Uncovering Cancer Clues in Big Data
Researchers at Xavier University of Louisiana are studying cancer health disparities by using powerful machine learning (ML) and artificial intelligence (AI)techniques to analyze massive amounts of patients’ genetic data stored by the National Institutes of Health (NIH).
Dr. Kun Zhang, a Professor of Computer Science, Xavier Physics and Computer Science Department, who is also on the faculty of the Louisiana Cancer Research Center, published several data-driven articles that identified some genes or genomic aberrations that could contribute to cancer health disparities in prostate cancer. It is the first time that a “deep learning” method has been developed to facilitate cancer health disparities research.

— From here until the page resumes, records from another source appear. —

File: src/source/uart_pkg.sv
// Register map, field positions, widths and FSM types shared by all UART modules
`default_nettype none

package uart_pkg;

  // Vector types
  typedef logic [7:0]  reg_addr_t;   // Low byte of the bus address
  typedef logic [31:0] reg_data_t;
  typedef logic [7:0]  byte_t;
  typedef logic [15:0] baud_div_t;   // Clocks per oversample tick

  localparam int FIFO_DEPTH = 16;
  typedef logic [$clog2(FIFO_DEPTH):0] fifo_level_t;

  // Oversampling
  localparam int OVERSAMPLE = 16;
  typedef logic [$clog2(OVERSAMPLE)-1:0] tick_cnt_t;
  localparam tick_cnt_t TICK_MID  = tick_cnt_t'(OVERSAMPLE / 2 - 1);  // Start bit centre
  localparam tick_cnt_t TICK_LAST = tick_cnt_t'(OVERSAMPLE - 1);      // Data/stop centre

  localparam baud_div_t DEFAULT_BAUD_DIV = 16'd27;

  // ----------------------------------------------------------
  // Register map
  // ----------------------------------------------------------
  localparam reg_addr_t ADDR_DATA   = 8'h00;
  localparam reg_addr_t ADDR_STATUS = 8'h04;
  localparam reg_addr_t ADDR_CTRL   = 8'h08;
  localparam reg_addr_t ADDR_BAUD   = 8'h0C;
  localparam reg_addr_t ADDR_ISR    = 8'h10;
  localparam reg_addr_t ADDR_IMR    = 8'h14;
  localparam reg_addr_t ADDR_FCR    = 8'h18;

  localparam reg_data_t READ_DEFAULT = 32'hDEAD_BEEF;

  // Control bits
  localparam int CTRL_TX_EN    = 0;
  localparam int CTRL_RX_EN    = 1;
  localparam int CTRL_STOP2    = 4;
  localparam int CTRL_PAR_ODD  = 6;
  localparam int CTRL_PAR_EN   = 7;
  localparam int CTRL_LOOPBACK = 9;

  // Status bits
  localparam int ST_RX_AVAIL = 0;
  localparam int ST_TX_BUSY  = 4;
  localparam int ST_PAR_ERR  = 6;
  localparam int ST_STOP_ERR = 7;
  localparam int ST_RX_FULL  = 8;
  localparam int ST_TX_FULL  = 9;

  // Interrupt and flush bits
  localparam int ISR_RX_AVAIL = 0;
  localparam int ISR_TX_EMPTY = 1;
  localparam int FCR_TX_FLUSH = 0;
  localparam int FCR_RX_FLUSH = 1;

  typedef enum logic {
    TX_IDLE,
    TX_SEND
  } tx_state_t;

  typedef enum logic [2:0] {
    RX_IDLE,
    RX_START,
    RX_DATA,
    RX_PARITY,
    RX_STOP,
    RX_DONE
  } rx_state_t;

endpackage

`default_nettype wire

File: src/source/uart_fifo.sv
// Byte FIFO with the head always visible, one instance per direction in the UART
`default_nettype none
`timescale 1ns/1ps

module uart_fifo (
  input  logic            clk,
  input  logic            rst_n,
  input  logic            flush,
  input  logic            push,
  input  uart_pkg::byte_t wdata,
  input  logic            pop,
  output uart_pkg::byte_t rdata,
  output logic            full,
  output logic            empty
);
  import uart_pkg::*;

  byte_t                         mem [FIFO_DEPTH];
  logic [$clog2(FIFO_DEPTH)-1:0] wr_ptr;
  logic [$clog2(FIFO_DEPTH)-1:0] rd_ptr;
  fifo_level_t                   level;
  logic                          do_push;
  logic                          do_pop;

  assign full    = (level == fifo_level_t'(FIFO_DEPTH));
  assign empty   = (level == '0);
  assign do_push = push && !full;    // Overflowing writes are lost
  assign do_pop  = pop && !empty;
  assign rdata   = mem[rd_ptr];      // First word falls through

  always_ff @(posedge clk or negedge rst_n) begin
    if (!rst_n) begin
      wr_ptr <= '0;
      rd_ptr <= '0;
      level  <= '0;
    end else if (flush) begin
      wr_ptr <= '0;
      rd_ptr <= '0;
      level  <= '0;
    end else begin
      if (do_push) wr_ptr <= wr_ptr + 1'b1;  // Depth is a power of two, pointers wrap
      if (do_pop) rd_ptr <= rd_ptr + 1'b1;
      case ({do_push, do_pop})
        2'b10:   level <= level + 1'b1;
        2'b01:   level <= level - 1'b1;
        default: ;
      endcase
    end
  end

  always_ff @(posedge clk) begin
    if (do_push) mem[wr_ptr] <= wdata;
  end

endmodule

`default_nettype wire

File: src/source/uart_baud_gen.sv
// Oversample tick generator, restarted by each engine at the start of a frame
`default_nettype none
`timescale 1ns/1ps

module uart_baud_gen (
  input  logic                clk,
  input  logic                rst_n,
  input  logic                run,
  input  uart_pkg::baud_div_t baud_div,
  output logic                tick
);
  import uart_pkg::*;

  baud_div_t cnt;

  always_ff @(posedge clk or negedge rst_n) begin
    if (!rst_n) begin
      cnt  <= '0;
      tick <= 1'b0;
    end else if (!run || baud_div == '0) begin
      // Held in phase until the engine starts, zero divisor stalls
      cnt  <= '0;
      tick <= 1'b0;
    end else if (cnt == baud_div - 1'b1) begin
      cnt  <= '0;
      tick <= 1'b1;
    end else begin
      cnt  <= cnt + 1'b1;
      tick <= 1'b0;
    end
  end

endmodule

`default_nettype wire

File: src/source/uart_tx.sv
// Transmit engine, pulls bytes from the TX FIFO and serialises them onto txd
`default_nettype none
`timescale 1ns/1ps

module uart_tx (
  input  logic            clk,
  input  logic            rst_n,
  input  logic            tx_en,
  input  logic            par_en,
  input  logic            par_odd,
  input  logic            stop2,
  input  logic            fifo_empty,
  input  uart_pkg::byte_t fifo_data,
  output logic            fifo_pop,
  input  logic            tick,
  output logic            run,
  output logic            txd,
  output logic            busy
);
  import uart_pkg::*;

  tx_state_t   state;
  tick_cnt_t   tick_cnt;
  logic [3:0]  bits_left;   // Bit periods left in the frame, current one included
  logic [10:0] shift;
  logic        parity;
  logic        bit_end;

  assign parity  = ^fifo_data ^ par_odd;
  assign bit_end = tick && (tick_cnt == TICK_LAST);
  assign run     = (state == TX_SEND);
  assign busy    = (state != TX_IDLE);

  always_ff @(posedge clk or negedge rst_n) begin
    if (!rst_n) begin
      state     <= TX_IDLE;
      tick_cnt  <= '0;
      bits_left <= '0;
      shift     <= '1;
      txd       <= 1'b1;
      fifo_pop  <= 1'b0;
    end else begin
      fifo_pop <= 1'b0;
      case (state)
        TX_IDLE: begin
          txd      <= 1'b1;
          tick_cnt <= '0;
          if (tx_en && !fifo_empty) begin
            state     <= TX_SEND;
            fifo_pop  <= 1'b1;
            txd       <= 1'b0;                                   // Start bit
            bits_left <= 4'd10 + {3'b000, par_en} + {3'b000, stop2};
            if (par_en) shift <= {2'b11, parity, fifo_data};
            else shift <= {3'b111, fifo_data};
          end
        end

        TX_SEND: begin
          if (tick) tick_cnt <= tick_cnt + 1'b1;  // Wraps to 0 after TICK_LAST
          if (bit_end) begin
            if (bits_left == 4'd1) begin
              // Last stop bit has run its full period
              state <= TX_IDLE;
              txd   <= 1'b1;
            end else begin
              txd       <= shift[0];
              shift     <= {1'b1, shift[10:1]};
              bits_left <= bits_left - 1'b1;
            end
          end
        end

        default: state <= TX_IDLE;
      endcase
    end
  end

endmodule

`default_nettype wire

File: src/source/uart_rx.sv
// Receive engine, oversamples the serial line and pushes each frame's byte into the RX FIFO
`default_nettype none
`timescale 1ns/1ps

module uart_rx (
  input  logic            clk,
  input  logic            rst_n,
  input  logic            rx_en,
  input  logic            par_en,
  input  logic            par_odd,
  input  logic            stop2,
  input  logic            rxd,
  input  logic            tick,
  output logic            run,
  output logic            push,
  output uart_pkg::byte_t data,
  output logic            par_err,
  output logic            stop_err
);
  import uart_pkg::*;

  rx_state_t  state;
  tick_cnt_t  tick_cnt;
  logic [2:0] bit_cnt;
  logic [2:0] rx_sync;      // Two sync stages plus one for edge detection
  logic       line;
  logic       line_prev;
  logic       sample;
  logic       second_stop;
  logic       stop_bad;
  logic       par_bit;
  byte_t      shifter;

  assign line      = rx_sync[1];
  assign line_prev = rx_sync[2];
  assign run       = (state != RX_IDLE);
  assign push      = (state == RX_DONE);
  assign data      = shifter;

  // Centre of the start bit, or of every later bit
  assign sample = tick && (tick_cnt == ((state == RX_START) ? TICK_MID : TICK_LAST));

  always_ff @(posedge clk or negedge rst_n) begin
    if (!rst_n) rx_sync <= 3'b111;  // Line idles high
    else rx_sync <= {rx_sync[1:0], rxd};
  end

  always_ff @(posedge clk or negedge rst_n) begin
    if (!rst_n) tick_cnt <= '0;
    else if (state == RX_IDLE || sample) tick_cnt <= '0;
    else if (tick) tick_cnt <= tick_cnt + 1'b1;
  end

  // ----------------------------------------------------------
  // Frame FSM
  // ----------------------------------------------------------
  always_ff @(posedge clk or negedge rst_n) begin
    if (!rst_n) begin
      state       <= RX_IDLE;
      bit_cnt     <= '0;
      second_stop <= 1'b0;
      stop_bad    <= 1'b0;
      par_err     <= 1'b0;
      stop_err    <= 1'b0;
    end else begin
      case (state)
        RX_IDLE: begin
          if (rx_en && line_prev && !line) state <= RX_START;  // Falling edge
        end

        RX_START: begin
          if (sample) begin
            bit_cnt     <= '0;
            second_stop <= 1'b0;
            state       <= line ? RX_IDLE : RX_DATA;  // High at centre is a glitch
          end
        end

        RX_DATA: begin
          if (sample) begin
            bit_cnt <= bit_cnt + 1'b1;
            if (bit_cnt == 3'd7) state <= par_en ? RX_PARITY : RX_STOP;
          end
        end

        RX_PARITY: begin
          if (sample) state <= RX_STOP;
        end

        RX_STOP: begin
          if (sample) begin
            if (!line) begin
              stop_bad <= 1'b1;        // Frame ends at the bad stop bit
              state    <= RX_DONE;
            end else if (stop2 && !second_stop) begin
              second_stop <= 1'b1;
            end else begin
              stop_bad <= 1'b0;
              state    <= RX_DONE;
            end
          end
        end

        RX_DONE: begin
          // Byte is pushed this cycle, flags follow with it
          par_err  <= par_en && (par_bit != (^shifter ^ par_odd));
          stop_err <= stop_bad;
          state    <= RX_IDLE;
        end

        default: state <= RX_IDLE;
      endcase
    end
  end

  always_ff @(posedge clk) begin
    if (sample && state == RX_DATA) shifter <= {line, shifter[7:1]};  // LSB first
    if (sample && state == RX_PARITY) par_bit <= line;
  end

endmodule

`default_nettype wire

File: src/source/uart_regs.sv
// Register block of the UART, decodes CPU accesses and raises the interrupt
`default_nettype none
`timescale 1ns/1ps

module uart_regs (
  input  logic                clk,
  input  logic                rst_n,
  input  uart_pkg::reg_addr_t reg_addr,
  input  uart_pkg::reg_data_t reg_wdata,
  input  logic                reg_we,
  input  logic                reg_re,
  output uart_pkg::reg_data_t reg_rdata,
  output logic                tx_push,
  output uart_pkg::byte_t     tx_data,
  input  logic                tx_full,
  input  logic                tx_empty,
  output logic                tx_flush,
  output logic                rx_pop,
  input  uart_pkg::byte_t     rx_data,
  input  logic                rx_full,
  input  logic                rx_empty,
  output logic                rx_flush,
  input  logic                tx_busy,
  input  logic                par_err,
  input  logic                stop_err,
  output logic                tx_en,
  output logic                rx_en,
  output logic                par_en,
  output logic                par_odd,
  output logic                stop2,
  output logic                loopback,
  output uart_pkg::baud_div_t baud_div,
  output logic                intr
);
  import uart_pkg::*;

  reg_data_t  ctrl;
  reg_data_t  imr;
  reg_data_t  status;
  logic [1:0] isr;

  assign tx_en    = ctrl[CTRL_TX_EN];
  assign rx_en    = ctrl[CTRL_RX_EN];
  assign stop2    = ctrl[CTRL_STOP2];
  assign par_odd  = ctrl[CTRL_PAR_ODD];
  assign par_en   = ctrl[CTRL_PAR_EN];
  assign loopback = ctrl[CTRL_LOOPBACK];

  assign intr = |(isr & imr[1:0]);

  // ----------------------------------------------------------
  // Writes, strobes and interrupt status
  // ----------------------------------------------------------
  always_ff @(posedge clk or negedge rst_n) begin
    if (!rst_n) begin
      ctrl     <= '0;
      baud_div <= DEFAULT_BAUD_DIV;
      imr      <= '0;
      isr      <= '0;
      tx_push  <= 1'b0;
      rx_pop   <= 1'b0;
      tx_flush <= 1'b0;
      rx_flush <= 1'b0;
    end else begin
      tx_push  <= reg_we && (reg_addr == ADDR_DATA);
      rx_pop   <= reg_re && (reg_addr == ADDR_DATA);  // Pop the head just read
      tx_flush <= reg_we && (reg_addr == ADDR_FCR) && reg_wdata[FCR_TX_FLUSH];
      rx_flush <= reg_we && (reg_addr == ADDR_FCR) && reg_wdata[FCR_RX_FLUSH];
      if (reg_we) begin
        case (reg_addr)
          ADDR_CTRL: ctrl <= reg_wdata;
          ADDR_BAUD: baud_div <= baud_div_t'(reg_wdata);
          ADDR_ISR:  isr <= isr & ~reg_wdata[1:0];      // Write 1 to clear
          ADDR_IMR:  imr <= reg_wdata;
          default:   ;
        endcase
      end
      // Live conditions win over a clear in the same cycle
      if (!rx_empty) isr[ISR_RX_AVAIL] <= 1'b1;
      if (tx_empty) isr[ISR_TX_EMPTY] <= 1'b1;
    end
  end

  always_ff @(posedge clk) begin
    if (reg_we && reg_addr == ADDR_DATA) tx_data <= reg_wdata[7:0];
  end

  // ----------------------------------------------------------
  // Read path
  // ----------------------------------------------------------
  always_comb begin
    status              = '0;
    status[ST_RX_AVAIL] = !rx_empty;
    status[ST_TX_BUSY]  = tx_busy;
    status[ST_PAR_ERR]  = par_err;
    status[ST_STOP_ERR] = stop_err;
    status[ST_RX_FULL]  = rx_full;
    status[ST_TX_FULL]  = tx_full;
  end

  always_comb begin
    case (reg_addr)
      ADDR_DATA:   reg_rdata = reg_data_t'(rx_data);
      ADDR_STATUS: reg_rdata = status;
      ADDR_CTRL:   reg_rdata = ctrl;
      ADDR_BAUD:   reg_rdata = reg_data_t'(baud_div);
      ADDR_ISR:    reg_rdata = reg_data_t'(isr);
      ADDR_IMR:    reg_rdata = imr;
      ADDR_FCR:    reg_rdata = reg_data_t'({rx_flush, tx_flush});
      default:     reg_rdata = READ_DEFAULT;
    endcase
  end

endmodule

`default_nettype wire

File: src/source/uart_top.sv
// UART top level, connects the register block, FIFOs, baud generators and engines
`default_nettype none
`timescale 1ns/1ps

module uart_top (
  input  logic                clk,
  input  logic                rst_n,
  input  logic                uart_rxd,
  output logic                uart_txd,
  input  uart_pkg::reg_data_t reg_addr,
  input  uart_pkg::reg_data_t reg_wdata,
  output uart_pkg::reg_data_t reg_rdata,
  input  logic                reg_we,
  input  logic                reg_re,
  output logic                intr
);
  import uart_pkg::*;

  // TX path
  logic      tx_push, tx_pop, tx_full, tx_empty, tx_flush;
  byte_t     tx_data, tx_head;
  logic      tx_run, tx_tick, tx_busy;
  // RX path
  logic      rx_push, rx_pop, rx_full, rx_empty, rx_flush;
  byte_t     rx_byte, rx_head;
  logic      rx_run, rx_tick, rx_line;
  logic      par_err, stop_err;
  // Control
  logic      tx_en, rx_en, par_en, par_odd, stop2, loopback;
  baud_div_t baud_div;

  assign rx_line = loopback ? uart_txd : uart_rxd;  // Internal loopback

  uart_regs regs (
    .clk      (clk),       .rst_n    (rst_n),
    .reg_addr (reg_addr[7:0]),
    .reg_wdata(reg_wdata), .reg_we   (reg_we),    .reg_re  (reg_re),
    .reg_rdata(reg_rdata),
    .tx_push  (tx_push),   .tx_data  (tx_data),   .tx_full (tx_full),
    .tx_empty (tx_empty),  .tx_flush (tx_flush),
    .rx_pop   (rx_pop),    .rx_data  (rx_head),   .rx_full (rx_full),
    .rx_empty (rx_empty),  .rx_flush (rx_flush),
    .tx_busy  (tx_busy),   .par_err  (par_err),   .stop_err(stop_err),
    .tx_en    (tx_en),     .rx_en    (rx_en),     .par_en  (par_en),
    .par_odd  (par_odd),   .stop2    (stop2),     .loopback(loopback),
    .baud_div (baud_div),  .intr     (intr)
  );

  // ----------------------------------------------------------
  // Transmit side
  // ----------------------------------------------------------
  uart_fifo tx_fifo (
    .clk  (clk),     .rst_n(rst_n),   .flush(tx_flush),
    .push (tx_push), .wdata(tx_data), .pop  (tx_pop),
    .rdata(tx_head), .full (tx_full), .empty(tx_empty)
  );

  uart_baud_gen tx_baud (
    .clk(clk), .rst_n(rst_n), .run(tx_run), .baud_div(baud_div), .tick(tx_tick)
  );

  uart_tx tx (
    .clk       (clk),      .rst_n    (rst_n),    .tx_en  (tx_en),
    .par_en    (par_en),   .par_odd  (par_odd),  .stop2  (stop2),
    .fifo_empty(tx_empty), .fifo_data(tx_head),  .fifo_pop(tx_pop),
    .tick      (tx_tick),  .run      (tx_run),   .txd    (uart_txd),
    .busy      (tx_busy)
  );

  // ----------------------------------------------------------
  // Receive side
  // ----------------------------------------------------------
  uart_baud_gen rx_baud (
    .clk(clk), .rst_n(rst_n), .run(rx_run), .baud_div(baud_div), .tick(rx_tick)
  );

  uart_rx rx (
    .clk    (clk),     .rst_n  (rst_n),   .rx_en   (rx_en),
    .par_en (par_en),  .par_odd(par_odd), .stop2   (stop2),
    .rxd    (rx_line), .tick   (rx_tick), .run     (rx_run),
    .push   (rx_push), .data   (rx_byte), .par_err (par_err),
    .stop_err(stop_err)
  );

  uart_fifo rx_fifo (
    .clk  (clk),     .rst_n(rst_n),   .flush(rx_flush),
    .push (rx_push), .wdata(rx_byte), .pop  (rx_pop),
    .rdata(rx_head), .full (rx_full), .empty(rx_empty)
  );

endmodule

`default_nettype wire

File: config.mk
export PLATFORM = sky130hd
export DESIGN_NAME = uart_top
export DESIGN_NICKNAME = d
export VERILOG_FILES = /design/src/source/uart_pkg.sv /design/src/source/uart_fifo.sv /design/src/source/uart_baud_gen.sv /design/src/source/uart_tx.sv /design/src/source/uart_rx.sv /design/src/source/uart_regs.sv /design/src/source/uart_top.sv
export SDC_FILE = /design/constraint.sdc
export NUM_CORES = 1
export LEC_CHECK = 0
export ABC_AREA = 1
export BUFFER_PORTS_ARGS = -buffer_cell sky130_fd_sc_hd__buf_4
export CAP_MARGIN = 40
export CORE_MARGIN = 2
export CORE_UTILIZATION = 60
export DETAILED_ROUTE_END_ITERATION = 16
export PLACE_DENSITY = 0.87
export SYNTH_ARGS = -nofsm -noshare
export SYNTH_HDL_FRONTEND = slang
export SYNTH_SLANG_ARGS = --single-unit
File: constraint.sdc
create_clock -name clk -period 4.15 [get_ports clk]
set_input_delay 0.6225 -clock clk [delete_from_list [all_inputs] [get_ports clk]]
set_output_delay 0.6225 -clock clk [all_outputs]
set_load 0.05 [all_outputs]
==> run summary <==
Post_cts resized: 0
Slowest cell on the critical path: inv_1
Initial DRC Count: 2,058
Worst path max stage delay: 510 ps
Hpwl dp: 33.0 mm
Vias in the first global route: 15,900
Reg clk slew, reported paths: 70 ps
Period Utilization, post-route: 84.9%
RSZ-0062 raised after global routing: false
Placer Congestion: 0.891
Peak supply drop: 386 uV
Slew @ Worst Pin: 948 ps
TritonRoute pass-1 iters: 6
Worst-skew pair later-pin latency: 570 ps
Max-cap viol count: 0
#FFs+latches synth: 456
Post-synth EDFFs: 273
Cell Chain, Critical Path: inv_1, buf_4, o21ai_0, o221ai_1, nand3_1, nand2_1, a21oi_1, o2111ai_1, buf_4
Cell Area, Synth: 21,000 um^2
Final hold vios: 0
Post-Syn Instances: 2,155
Via count: 16,300
Global route overflow: 0
Root buf cell: clkbuf_16
Post-DR wirelength/cell: 19.2 um
Crit path required time: 3530 ps
Startpoint Class: flop
IO Port Bufs: 78
Final ANT Viol Nets: 0
Seq/Total Area, Yosys: 61.0%
Core footprint: 34,500 um^2
Worst min-delay path class: primary input to async pin
DIE WIDTH: 191 um
Longest Clk Path Bufs: 3
Post-place setup slack: 877 ps
Hold-fix buffers, CTS: 0
Synth Net Count: 2,252
Yosys cell types: 53
Most Frequent Cell on Critical Path: buf_4
Async set-reset flop share out of synthesis: 40.1%
Starting Density: 60.8%
Share of cells above drive strength 1: 10.2%
Crit-path max FO: 18
Die area: 36,500 um^2
Post-layout minimum cycle time: 3520 ps
Warnings, synthesis: 0
Area growth syn-to-layout: 12.2%
Largest net degree at the start of global routing: 106
Ant diodes: 0
Number of I/O pins: 103
Vias per inst: 6.01
TritonCTS clock tree: yes
Final Skew: 21.6 ps
Final Max Slew Viols: 0
Worst setup margin: 628 ps
WL final: 52.1 mm
Register Area: 12,800 um^2
Initial antenna violation count: 1
Post-CTS setup buffer count: 0
Total CTS buffers: 45
Status: finished clean
First-pass GRT wire length: 82.6 mm
Setup Crit Path Kind: flop to output pin
CP Capture Type: output pin
WP data arrival: 2900 ps
Slew headroom: 36.6%
DIE HEIGHT: 191 um
Fill count: 2,338
Worst Hold Margin: 114 ps
Pwr Density: 460 nW/um^2
Mean Syn Cell Area: 9.74 um^2
Drt drc: 0
FP Rows: 68
H-tree Lvls: 2
Leak: 9.98 nW
CTS sink cnt: 456
Final setup vio count: 0
Layout Nets: 2,316
Highest Clock Rate: 0.284 GHz
Setup TNS: 0 ps
Total GRT Usage: 28.9%
Main synth FF type: edfxtp_1
Area of the multi-input gates: 6960 um^2
==> worst paths after layout <==
| path | start | end | slack [ps] | cells after the start |
|---|---|---|---|---|
| worst max-delay path | rx_fifo.rd_ptr[1] | reg_rdata[6] | 630 | 9 |
| worst min-delay path | rst_n | tx_baud.cnt[14] | 110 | 1 |
| worst max register to register | rx_fifo.level[0] | rx_fifo.level[4] | 1030 | 14 |
| worst min register to register | rx.rx_sync[0] | rx.rx_sync[1] | 360 | 0 |
| max in group asynchronous | rst_n | regs.baud_div[3] | 3060 | 2 |
| min in group clk | reg_wdata[4] | regs.tx_data[4] | 260 | 1 |
==> layout make-up <==
type / count / share of cell area [%]
multi-input combinational: 1377 / 29.6
tap: 455 / 2.42
inverter: 240 / 3.83
clock inverter: 20 / 0.861
sequential: 456 / 54.4
clock buffer: 64 / 5.61
timing repair buffer: 99 / 3.37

“We are developing novel AI/ML and bioinformatics algorithms to decipher biological mechanisms underlying cancer health disparities using a systems biology approach and multiple information sources. Those algorithms are able to train robust computer models to automatically learn knowledge from complex and diverse biomedical data,” Dr. Zhang explains. “The past decade has witnessed the accumulation of large amounts of data in many NIH-funded repositories. However, dedicated AI/ML methods and tools that integrate all this data to address racial disparities in cancer are still lacking. The results here, all from computational modeling, warrant further investigation.”
The hope is to refine the findings for prostate cancer susceptibility/risk prediction, diagnosis and classification, and patient survival predictions, with a focus on African American males.